Print out the full listing, exactly.
** Opening DATASET EXCERPTS block **
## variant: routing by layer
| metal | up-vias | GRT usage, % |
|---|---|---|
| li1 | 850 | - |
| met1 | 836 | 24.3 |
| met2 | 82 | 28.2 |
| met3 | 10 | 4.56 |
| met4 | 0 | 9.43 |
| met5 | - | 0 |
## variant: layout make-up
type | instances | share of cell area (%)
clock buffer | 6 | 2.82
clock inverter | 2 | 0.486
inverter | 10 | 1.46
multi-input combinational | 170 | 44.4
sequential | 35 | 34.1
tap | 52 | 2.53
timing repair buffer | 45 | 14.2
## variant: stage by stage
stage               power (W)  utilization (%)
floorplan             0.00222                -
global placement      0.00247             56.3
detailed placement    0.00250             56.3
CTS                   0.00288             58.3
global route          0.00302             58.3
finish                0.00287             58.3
** Closing DATASET EXCERPTS block **
◆ FINISHED EXERCISE
## variant: routing by layer
| metal | up-vias | GRT usage, % |
|---|---|---|
| li1 | 850 | - |
| met1 | 836 | 24.3 |
| met2 | 82 | 28.2 |
| met3 | 10 | 4.56 |
| met4 | 0 | 9.43 |
| met5 | - | 0 |
## variant: layout make-up
type | instances | share of cell area (%)
clock buffer | 6 | 2.82
clock inverter | 2 | 0.486
inverter | 10 | 1.46
multi-input combinational | 170 | 44.4
sequential | 35 | 34.1
tap | 52 | 2.53
timing repair buffer | 45 | 14.2
## variant: stage by stage
stage               power (W)  utilization (%)
floorplan             0.00222                -
global placement      0.00247             56.3
detailed placement    0.00250             56.3
CTS                   0.00288             58.3
global route          0.00302             58.3
finish                0.00287             58.3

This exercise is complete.